Why Do Programming Languages Succeed?

There have been thousands of programming languages of various scopes created since the advent of computers. Of these, two kinds are worthy of special attention: those that are very popular and those that are very original. Perhaps not remarkably, both groups are quite small. A few languages probably belong in both categories.

Popularity is relatively unambiguous. However, the growth of the software industry means that the number of developers that made Fortran popular is tiny in comparison to JavaScript.

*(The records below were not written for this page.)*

==> job 5903 <==
==> flow/design.v (excerpt) <==
module Circle_Area_Calculator(clk, rst, radius, area);
  input wire clk, rst;
  input wire [31:0] radius;
  output reg [31:0] area;
  wire [31:0] Square_radius, Result;
  parameter Pi = 32'b01000000010010010000111111010000;
  FloatMultiplier_rounding FM0(.Multiplicand(radius), .Multiplier(radius), .Result(Square_radius));
  FloatMultiplier_rounding FM1(.Multiplicand(Square_radius), .Multiplier(Pi), .Result(Result));
  always @(posedge clk) begin
	if(rst) begin
		area[31:0] <= 1'b0;
	end else begin
		area[31:0] <= Result[31:0];
	end
  end
endmodule
clock: 22.4 ns
lec_check: 0
abc_area: 1
cap_margin: 20
core_margin: 2
core_utilization: 72
cts_cluster_diameter: 341
cts_cluster_size: 28
hold_slack_margin: -0.09
max_routing_layer: met4
slew_margin: 20
run.sh (not shown) runs the stock make flow with config.mk's settings and CLKGATE_MAP_FILE=.
==> job 7010: changes against job 5903 <==
--- a/flow/config.mk
+++ b/flow/config.mk
@@ -11,6 +11,7 @@
 export CORE_UTILIZATION = 72
-export CTS_CLUSTER_DIAMETER = 341
-export CTS_CLUSTER_SIZE = 28
-export HOLD_SLACK_MARGIN = -0.09
+export CTS_CLUSTER_DIAMETER = 353
+export CTS_CLUSTER_SIZE = 83
 export MAX_ROUTING_LAYER = met4
+export PLACE_DENSITY_LB_ADDON = 0.02
+export SETUP_SLACK_MARGIN = 4.73
 export SLEW_MARGIN = 20
==> flow/constraint.sdc (replaced) <==
create_clock -name core_clock -period 27.6 [get_ports {clk}]
set_input_delay 5.5200 -clock core_clock [delete_from_list [all_inputs] [get_ports {clk}]]
set_output_delay 5.5200 -clock core_clock [all_outputs]
set_load 0.01 [all_outputs]
==> comparison <==
- Job 5903 never finished: it broke off in detailed placement. Job 7010 failed in global routing (GRT-0232).
- Synthesized cell count is the same in job 5903 and job 7010.
- In die size, job 7010 and job 5903 do not differ.
- Synthesized area is the same in job 7010 and job 5903.

==> run a <==
Starting RTL as in the previous note.
Settings: LEC_CHECK=0, CAP_MARGIN=5, CORE_MARGIN=2, CORE_UTILIZATION=72, CTS_CLUSTER_DIAMETER=80, MAX_ROUTING_LAYER=met4, PLACE_DENSITY=0.67, SLEW_MARGIN=20, TNS_END_PERCENT=5; clock period 26.9 ns.
==> run b: changes against run a <==
ABC_AREA = 1   (was not set)
CAP_MARGIN = 10   (was 5)
CTS_CLUSTER_DIAMETER = 353   (was 80)
CTS_CLUSTER_SIZE = 52   (was not set)
PLACE_DENSITY = not set   (was 0.67)
TNS_END_PERCENT = not set   (was 5)
==> flow/constraint.sdc (replaced) <==
create_clock -name core_clock -period 22.2 [get_ports {clk}]
set_input_delay 4.4400 -clock core_clock [delete_from_list [all_inputs] [get_ports {clk}]]
set_output_delay 4.4400 -clock core_clock [all_outputs]
set_load 0.01 [all_outputs]
==> summary of the runs <==
Run a stopped in global routing. Run b never finished: it broke off in detailed placement, error DPL-0033. Synthesized area: run b is larger than run a (0.54%). Synthesized cell count: run a is smaller than run b (about 15%). Die size: run b is larger than run a (0.53%).
## yuv422_to_rgb
module yuv422_to_rgb (
input             pclk               ,  
input             presetn            ,  
input      [31:0] paddr              ,  
input      [31:0] pwdata             ,  
output reg [31:0] prdata             ,  
input         	  pwrite             ,  
input         	  psel               ,  
input         	  penable            , 
output            pslverr            ,  
output            pready             ,  
output reg        irq                ,  
output reg [95:0] rgb_out               
);
export LEC_CHECK = 0
export ABC_AREA = 1
export CAP_MARGIN = 20
export CORE_ASPECT_RATIO = 1.53
export CORE_MARGIN = 2
export CORE_UTILIZATION = 72
export CTS_CLUSTER_DIAMETER = 385
export CTS_CLUSTER_SIZE = 98
export PLACE_DENSITY = 0.39
export SLEW_MARGIN = 20
export TNS_END_PERCENT = 5
create_clock -name core_clock -period 3.97 [get_ports {pclk}]
run.sh (not shown) runs the stock make flow with config.mk's settings and CLKGATE_MAP_FILE=.
The starting point ended with an error in 5_1_grt, error GRT-0232.
Next try:
- ABC_AREA: 1 -> unset
- CORE_ASPECT_RATIO: 1.53 -> unset
- CORE_UTILIZATION: 72 -> 57
- CTS_CLUSTER_DIAMETER: 385 -> unset
- CTS_CLUSTER_SIZE: 98 -> unset
- PLACE_DENSITY: 0.39 -> unset
- TNS_END_PERCENT: 5 -> unset
- clock period: 3.97 -> 4.53 ns (I/O delays scaled with it)
Result: With this change the flow finished but fails on negative setup slack. Die size rises by 20%. Synthesized area falls by 4.3%. Synthesized cell count falls by 27%.

---

yuv422_to_rgb again, from the RTL that the note above started with.
Settings: LEC_CHECK=0, ABC_AREA=0, CAP_MARGIN=10, CELL_PAD_IN_SITES_DETAIL_PLACEMENT=0, CORE_MARGIN=2, CORE_UTILIZATION=72, CTS_CLUSTER_DIAMETER=103, HOLD_SLACK_MARGIN=0.08, MIN_ROUTING_LAYER=met1, SETUP_SLACK_MARGIN=2.12, SLEW_MARGIN=20, TNS_END_PERCENT=5; clock period 15.2 ns.
Then changed:
Settings changed: ABC_AREA 0 to 1, CAP_MARGIN 10 to 20, CTS_CLUSTER_DIAMETER 103 to unset, CTS_CLUSTER_SIZE set to 72, GPL_ROUTABILITY_DRIVEN set to 0, PLACE_DENSITY set to 0.4, SETUP_SLACK_MARGIN 2.12 to unset, TNS_END_PERCENT 5 to 45.
Clock period 15.2 ns to 5.84 ns, I/O delays scaled along.
This time the run completed, yet does not pass: negative setup slack.
Sequential cell count does not change.
Global-route usage increases by 5.2 points.
Routed wire length increases by about 33%.
Maximum frequency increases by 19%.
Count of clock-buffer cells in the layout decreases by 4.
Worst setup slack loses 8.0 ns.
Die area increases by about 4.4%.
Then changed:
Settings changed: ABC_AREA 1 to unset, CELL_PAD_IN_SITES_DETAIL_PLACEMENT 0 to unset, CORE_UTILIZATION 72 to 19, CTS_CLUSTER_SIZE 72 to unset, GPL_ROUTABILITY_DRIVEN 0 to unset, HOLD_SLACK_MARGIN 0.08 to unset, MIN_ROUTING_LAYER met1 to unset, PLACE_DENSITY 0.4 to unset, TNS_END_PERCENT 45 to unset.
Clock period 5.84 ns to 8.15 ns, I/O delays scaled along.
The new run completed without violations.
Core utilization drops by 67 points.
Wire length drops by 18%.
Die size climbs to 3.6 times its value.
Global-route usage drops by 31 points.
Via count drops by 30%.
Then changed:
Settings changed: CORE_UTILIZATION 19 to 59.
Clock period 8.15 ns to 4.1 ns, I/O delays scaled along.
Now the flow ran to the end with violations: negative setup slack.
Core utilization rises by 58 points.
Area after synthesis does not change.
Clock skew rises by 0.0036 ns.
Critical path depth falls by 1.
Setup slack gets worse by 3.2 ns.
Worst hold slack gets worse by 0.15 ns.
Routed wire length rises by 7.6%.
First-iteration DRC count rises by 39%.
Global-route usage rises by 24 points.

---

yuv422_to_rgb again, from the RTL that the note above started with.
## yuv422_to_rgb
module yuv422_to_rgb (
input             pclk               ,  
input             presetn            ,  
input      [31:0] paddr              ,  
input      [31:0] pwdata             ,  
output reg [31:0] prdata             ,  
input         	  pwrite             ,  
input         	  psel               ,  
input         	  penable            , 
output            pslverr            ,  
output            pready             ,  
output reg        irq                ,  
output reg [95:0] rgb_out               
);
Settings: LEC_CHECK=0, ABC_AREA=0, CAP_MARGIN=20, CELL_PAD_IN_SITES_GLOBAL_PLACEMENT=3, CORE_ASPECT_RATIO=1.36, CORE_MARGIN=4, CORE_UTILIZATION=40, GPL_ROUTABILITY_DRIVEN=0, GPL_TIMING_DRIVEN=0, MAX_ROUTING_LAYER=met5, MIN_ROUTING_LAYER=met2, SETUP_SLACK_MARGIN=-0.67, SLEW_MARGIN=15, TNS_END_PERCENT=5; clock period 7.15 ns.
The baseline completed and failed the layout checks on design-rule violations, negative setup slack.
Edit:
==> flow/config.mk (replaced) <==
export PLATFORM = sky130hd
export DESIGN_NAME = yuv422_to_rgb
export DESIGN_NICKNAME = yuv422_to_rgb
export VERILOG_FILES = /design/flow/design.v
export SDC_FILE = /design/flow/constraint.sdc
export NUM_CORES = 4
export LEC_CHECK = 0
export CAP_MARGIN = 20
export CORE_MARGIN = 2
export CORE_UTILIZATION = 62
export PLACE_DENSITY = 0.42
export SLEW_MARGIN = 20
==> flow/constraint.sdc (replaced) <==
create_clock -name core_clock -period 6.88 [get_ports {pclk}]
set_input_delay 1.3760 -clock core_clock [delete_from_list [all_inputs] [get_ports {pclk}]]
set_output_delay 1.3760 -clock core_clock [all_outputs]
set_load 0.01 [all_outputs]
What happened:
- Now the flow produced a layout that fails on negative setup slack
- via count fell by 25%
- area after synthesis is unchanged
- register-to-register slack gets better by 270 ps
- worst setup slack gets better by 270 ps
Edit:
--- a/flow/config.mk
+++ b/flow/config.mk
@@ -8,5 +8,4 @@
 export CAP_MARGIN = 20
 export CORE_MARGIN = 2
-export CORE_UTILIZATION = 62
-export PLACE_DENSITY = 0.42
+export CORE_UTILIZATION = 60
 export SLEW_MARGIN = 20
==> flow/constraint.sdc (replaced) <==
create_clock -name core_clock -period 6.13 [get_ports {pclk}]
set_input_delay 1.2260 -clock core_clock [delete_from_list [all_inputs] [get_ports {pclk}]]
set_output_delay 1.2260 -clock core_clock [all_outputs]
set_load 0.01 [all_outputs]
After rerunning:
- The new run finished with negative setup slack left
- worst setup slack is worse by 620 ps
- maximum frequency went up by 1.8%
- cell area went up by 7.9%
- synthesized cell count is unchanged
- sequential share of layout area went down by 1.8 points
- flip-flop count is unchanged
- wire length went up by 6.4%
Edit:
--- a/flow/config.mk
+++ b/flow/config.mk
@@ -8,4 +8,6 @@
 export CAP_MARGIN = 20
 export CORE_MARGIN = 2
-export CORE_UTILIZATION = 60
+export CORE_UTILIZATION = 61
+export CTS_CLUSTER_SIZE = 100
+export PLACE_DENSITY = 0.35
 export SLEW_MARGIN = 20
==> flow/constraint.sdc (replaced) <==
create_clock -name core_clock -period 6.29 [get_ports {pclk}]
set_input_delay 1.2580 -clock core_clock [delete_from_list [all_inputs] [get_ports {pclk}]]
set_output_delay 1.2580 -clock core_clock [all_outputs]
set_load 0.01 [all_outputs]
The new run produced a layout that fails on negative setup slack.
Register-to-register slack gets better by 120 ps.
Clock skew went up by 8.3 ps.
Count of clock-buffer cells in the layout went down by 4.
Non-clock buffer count is lower by 76.
Via count shrinks by 0.82%.
Wire length decreases by 2.2%.
Worst setup slack gains 120 ps.
Critical path depth falls by 1.
Design area goes down by 2.0%.
First-iteration DRC count went down by 2.6%.

---

## onyx
The RTL this note starts from:
==> flow/design.v <==
module yuv_to_rgb (
input            clk             ,  
input            rst_n           ,  
input            start_conversion,  
input      [7:0] y               , 
input      [7:0] u               ,
input      [7:0] v               ,
output reg [7:0] r               , 
output reg [7:0] g               , 
output reg [7:0] b               ,
output reg       pixel_ready        
);
parameter signed [15:0] C_1_402 = 16'h059C;   
parameter signed [15:0] C_0_344 = 16'h0160;   
parameter signed [15:0] C_0_714 = 16'h02DB;   
parameter signed [15:0] C_1_772 = 16'h0716;   
wire signed [15:0] y_s;
wire signed [15:0] u_s;
wire signed [15:0] v_s;
wire signed [31:0] r_temp;
wire signed [31:0] g_temp;
wire signed [31:0] b_temp;
assign y_s = y;
assign u_s = u - 128;   
assign v_s = v - 128;   
assign r_temp = y_s + ((v_s * C_1_402) >>> 10);
assign g_temp = y_s - ((u_s * C_0_344) >>> 10) - ((v_s * C_0_714) >>> 10);
assign b_temp = y_s + ((u_s * C_1_772) >>> 10);
always @(posedge clk or negedge rst_n)	
	if (~rst_n)	            r <= 8'h00; else
	if (start_conversion) begin	
		if (r_temp < 0)	    r <= 8'h00; else
		if (r_temp > 255) 	r <= 8'hFF; else
											    r <= r_temp[7:0];
	end
always @(posedge clk or negedge rst_n)	
	if (~rst_n)	            g <= 8'h00; else
	if (start_conversion) begin	
		if (g_temp < 0)	    g <= 8'h00; else
		if (g_temp > 255) 	g <= 8'hFF; else
											    g <= g_temp[7:0];
	end
always @(posedge clk or negedge rst_n)	
	if (~rst_n)	            b <= 8'h00; else
	if (start_conversion) begin	
		if (b_temp < 0)	    b <= 8'h00; else
		if (b_temp > 255) 	b <= 8'hFF; else
											    b <= b_temp[7:0];
	end
always @(posedge clk or negedge rst_n)
	if (~rst_n)     	        pixel_ready <= 1'b0; else
	if (pixel_ready)          pixel_ready <= 1'b0; else
	if (start_conversion)	    pixel_ready <= 1'b1;
endmodule
module yuv422_to_rgb (
input             pclk               ,  
input             presetn            ,  
input      [31:0] paddr              ,  
input      [31:0] pwdata             ,  
output reg [31:0] prdata             ,  
input         	  pwrite             ,  
input         	  psel               ,  
input         	  penable            , 
output            pslverr            ,  
output            pready             ,  
output reg        irq                ,  
output reg [95:0] rgb_out               
);
localparam IDLE    = 3'd0;
localparam LOAD    = 3'd1;
localparam CONVERT = 3'd2;
reg  [7:0] yuv_mem [0:7];     
reg  [7:0] y0;                
reg  [7:0] u0;                
reg  [7:0] y1;                
reg  [7:0] v0;                
reg  [7:0] y2;                
reg  [7:0] u1;                
reg  [7:0] y3;                
reg  [7:0] v1;                
wire [7:0] r0;                
wire [7:0] g0;                
wire [7:0] b0;                
wire [7:0] r1;                
wire [7:0] g1;                
wire [7:0] b1;                
wire [7:0] r2;                
wire [7:0] g2;                
wire [7:0] b2;                
wire [7:0] r3;                
wire [7:0] g3;                
wire [7:0] b3;                
reg        cnt_writes;        
reg  [2:0] state;             
reg        start_conversion;  
wire [3:0] result_ready;      
yuv_to_rgb conv0 (.clk(pclk), .rst_n(presetn), .start_conversion(start_conversion), .y(y0), .u(u0), .v(v0), .r(r0), .g(g0), .b(b0), .pixel_ready(result_ready[0]));
yuv_to_rgb conv1 (.clk(pclk), .rst_n(presetn), .start_conversion(start_conversion), .y(y1), .u(u0), .v(v0), .r(r1), .g(g1), .b(b1), .pixel_ready(result_ready[1]));
yuv_to_rgb conv2 (.clk(pclk), .rst_n(presetn), .start_conversion(start_conversion), .y(y2), .u(u1), .v(v1), .r(r2), .g(g2), .b(b2), .pixel_ready(result_ready[2]));
yuv_to_rgb conv3 (.clk(pclk), .rst_n(presetn), .start_conversion(start_conversion), .y(y3), .u(u1), .v(v1), .r(r3), .g(g3), .b(b3), .pixel_ready(result_ready[3]));
assign pready  = 1'b1;
assign pslverr = 1'b0;
always @(posedge pclk or negedge presetn)
	if (~presetn)	prdata <= 32'd0; else
	if (psel & ~penable & ~pwrite)	
		case(paddr[7:0])
			8'h20: prdata <= (state == IDLE) ? {32'hFFFFFFFF} : {32'd0};
			8'h30: prdata <= {rgb_out[95:72], 8'd0};   
			8'h34: prdata <= {rgb_out[71:48], 8'd0};   
			8'h38: prdata <= {rgb_out[47:24], 8'd0};   
			8'h3c: prdata <= {rgb_out[23:0], 8'd0};   
		endcase           
always @(posedge pclk or negedge presetn)
	if (~presetn)	                        cnt_writes <= 'd0; else
	if (psel & penable & pready & pwrite)	cnt_writes <= cnt_writes + 'd1;
always @(posedge pclk or negedge presetn)
	if (~presetn)	                                     start_conversion <= 1'b0; else
	if (start_conversion)                              start_conversion <= 1'b0; else
	if (psel & penable & pready & pwrite & cnt_writes) start_conversion <= 1'b1;
always @(posedge pclk or negedge presetn)
	if (~presetn)      	irq <= 1'b0; else
	if (irq)					  irq <= 1'b0; else
	if (&result_ready)	irq <= 1'b1;
always @(posedge pclk or negedge presetn)
	if (~presetn)	                                                  state <= IDLE; else
	case(state)
		IDLE    : if (psel & ~penable & pwrite)                       state <= LOAD;     
		LOAD    : if (psel & penable & pready & pwrite & cnt_writes)  state <= CONVERT;  
		CONVERT : if (&result_ready)                                  state <= IDLE;     
	endcase
always @(posedge pclk or negedge presetn)
	if (~presetn) begin	yuv_mem[0] <= 8'd0;
	                    yuv_mem[1] <= 8'd0;
	                    yuv_mem[2] <= 8'd0;
	                    yuv_mem[3] <= 8'd0;
	                    yuv_mem[4] <= 8'd0;
	                    yuv_mem[5] <= 8'd0;
	                    yuv_mem[6] <= 8'd0;
	                    yuv_mem[7] <= 8'd0; end else
	if (psel & pwrite & ~penable) 
		case (paddr[7:0])                               
      8'h10: begin yuv_mem[0] <= pwdata[7:0];           
									 yuv_mem[1] <= pwdata[15:8];          
									 yuv_mem[2] <= pwdata[23:16];         
									 yuv_mem[3] <= pwdata[31:24]; end     
      8'h14: begin yuv_mem[4] <= pwdata[7:0];           
                   yuv_mem[5] <= pwdata[15:8];          
                   yuv_mem[6] <= pwdata[23:16];         
                   yuv_mem[7] <= pwdata[31:24]; end     
    endcase
always @(posedge pclk or negedge presetn)
	if (~presetn)	            rgb_out <= 96'd0; else
	if (&result_ready)	      rgb_out <= {r0, g0, b0, r1, g1, b1, r2, g2, b2, r3, g3, b3};  
always @(posedge pclk or negedge presetn)
	if (~presetn)	                    y0 <= 'd0; else
	if ((state == LOAD) & cnt_writes) y0 <= yuv_mem[0];
always @(posedge pclk or negedge presetn)
	if (~presetn)	                    u0 <= 'd0; else
	if ((state == LOAD) & cnt_writes) u0 <= yuv_mem[1];
always @(posedge pclk or negedge presetn)
	if (~presetn)	                    y1 <= 'd0; else
	if ((state == LOAD) & cnt_writes) y1 <= yuv_mem[2];
always @(posedge pclk or negedge presetn)
	if (~presetn)	                    v0 <= 'd0; else
	if ((state == LOAD) & cnt_writes) v0 <= yuv_mem[3];
always @(posedge pclk or negedge presetn)
	if (~presetn)	                    y2 <= 'd0; else
	if ((state == LOAD) & cnt_writes) y2 <= yuv_mem[4];
always @(posedge pclk or negedge presetn)
	if (~presetn)	                    u1 <= 'd0; else
	if ((state == LOAD) & cnt_writes) u1 <= yuv_mem[5];
always @(posedge pclk or negedge presetn)
	if (~presetn)	                    y3 <= 'd0; else
	if ((state == LOAD) & cnt_writes) y3 <= yuv_mem[6];
always @(posedge pclk or negedge presetn)
	if (~presetn)	                    v1 <= 'd0; else
	if ((state == LOAD) & cnt_writes) v1 <= yuv_mem[7];
endmodule
clock: 4.53 ns
lec_check: 0
abc_area: 1
cap_margin: 20
core_margin: 2
core_utilization: 72
cts_cluster_diameter: 237
cts_cluster_size: 74
max_routing_layer: met4
place_density_lb_addon: 0.27
slew_margin: 20
onyx: GRT-0116 in global routing -> run aborted
Changes in violet relative to onyx:
--- a/flow/config.mk
+++ b/flow/config.mk
@@ -7,10 +7,6 @@
 export LEC_CHECK = 0
-export ABC_AREA = 1
 export CAP_MARGIN = 20
 export CORE_MARGIN = 2
-export CORE_UTILIZATION = 72
-export CTS_CLUSTER_DIAMETER = 237
-export CTS_CLUSTER_SIZE = 74
-export MAX_ROUTING_LAYER = met4
-export PLACE_DENSITY_LB_ADDON = 0.27
+export CORE_UTILIZATION = 68
+export CTS_CLUSTER_SIZE = 35
 export SLEW_MARGIN = 20
==> flow/constraint.sdc <==
create_clock -name core_clock -period 6.66 [get_ports {pclk}]
set_input_delay 1.3320 -clock core_clock [delete_from_list [all_inputs] [get_ports {pclk}]]
set_output_delay 1.3320 -clock core_clock [all_outputs]
set_load 0.01 [all_outputs]
## What came out
The run showing the greater area fraction in full adders, half adders and majority gates is violet.
From onyx to violet the numbers moved as follows: summed standard-cell area reported by yosys lower, post-place instance area went down, sequential-to-total area share from yosys stat now sits higher, synthesized netlist net count decreased by 999 relative to the old numbers.
onyx did not finish: a tool error stopped it during global routing.
In violet the implementation ran to completion but is not tape-out ready, as the final checks report negative setup slack.
On placeable core region, onyx beats violet.
Post-synthesis simple-gate area fraction on violet is down relative to onyx.
Per the comparison of violet with onyx, die boundary height saw an increase, synthesized cell count has decreased, cell row count went up.
The inputs of sierra differ from those of violet as listed below.
--- a/flow/config.mk
+++ b/flow/config.mk
@@ -9,4 +9,3 @@
 export CORE_MARGIN = 2
-export CORE_UTILIZATION = 68
-export CTS_CLUSTER_SIZE = 35
+export CORE_UTILIZATION = 40
 export SLEW_MARGIN = 20
==> flow/constraint.sdc <==
create_clock -name core_clock -period 9.0 [get_ports {pclk}]
set_input_delay 1.8000 -clock core_clock [delete_from_list [all_inputs] [get_ports {pclk}]]
set_output_delay 1.8000 -clock core_clock [all_outputs]
set_load 0.01 [all_outputs]
## What came out
Of violet and sierra, only sierra finishes the flow clean. The flow completed for violet, but it is not clean: the layout still shows negative setup slack. violet has higher design area than sierra. Taking violet as the reference point, the global-route usage of sierra falls by 15 points. Of sierra and violet, it is sierra that has the lower via count normalized by instance count. Data arrival time of the critical path: higher on sierra. Run comparison: violet highest metal layer with signal wires met5; sierra highest metal layer with signal wires met4. Run comparison: sierra worst setup path endpoint conv1.g[4]; violet worst setup path endpoint conv0.g[2]. Die size, sierra and violet: higher on sierra.
For pepper, these inputs were changed with respect to sierra:
==> flow/constraint.sdc <==
create_clock -name core_clock -period 8.15 [get_ports {pclk}]
set_input_delay 1.6300 -clock core_clock [delete_from_list [all_inputs] [get_ports {pclk}]]
set_output_delay 1.6300 -clock core_clock [all_outputs]
set_load 0.01 [all_outputs]
No stage failed in pepper, and the final checks on the layout all came back clean. The final layout from sierra, which completed every stage, passed the timing, DRC and antenna checks at the end of the flow. Compared to sierra, pepper has global-route wire length before repair 0.58% higher. Comparing pepper and sierra, the lower worst slack after detailed placement was measured on pepper. Between pepper and sierra, the worst hold slack does not differ in any meaningful way. From sierra to pepper the numbers moved as follows: total vias in the final route now sits at about the same level.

Measuring originality, on the other hand, is complicated by the fact that novel ideas are often only recognized as significant in hindsight. For example, while Simula predates Smalltalk, which in turn predates Self, it’s debatable which of these languages best embodies the unique constellation of ideas surrounding object-oriented programming. Unsurprisingly, as the low hanging fruit has mostly been picked, many of the most novel languages are also relatively old.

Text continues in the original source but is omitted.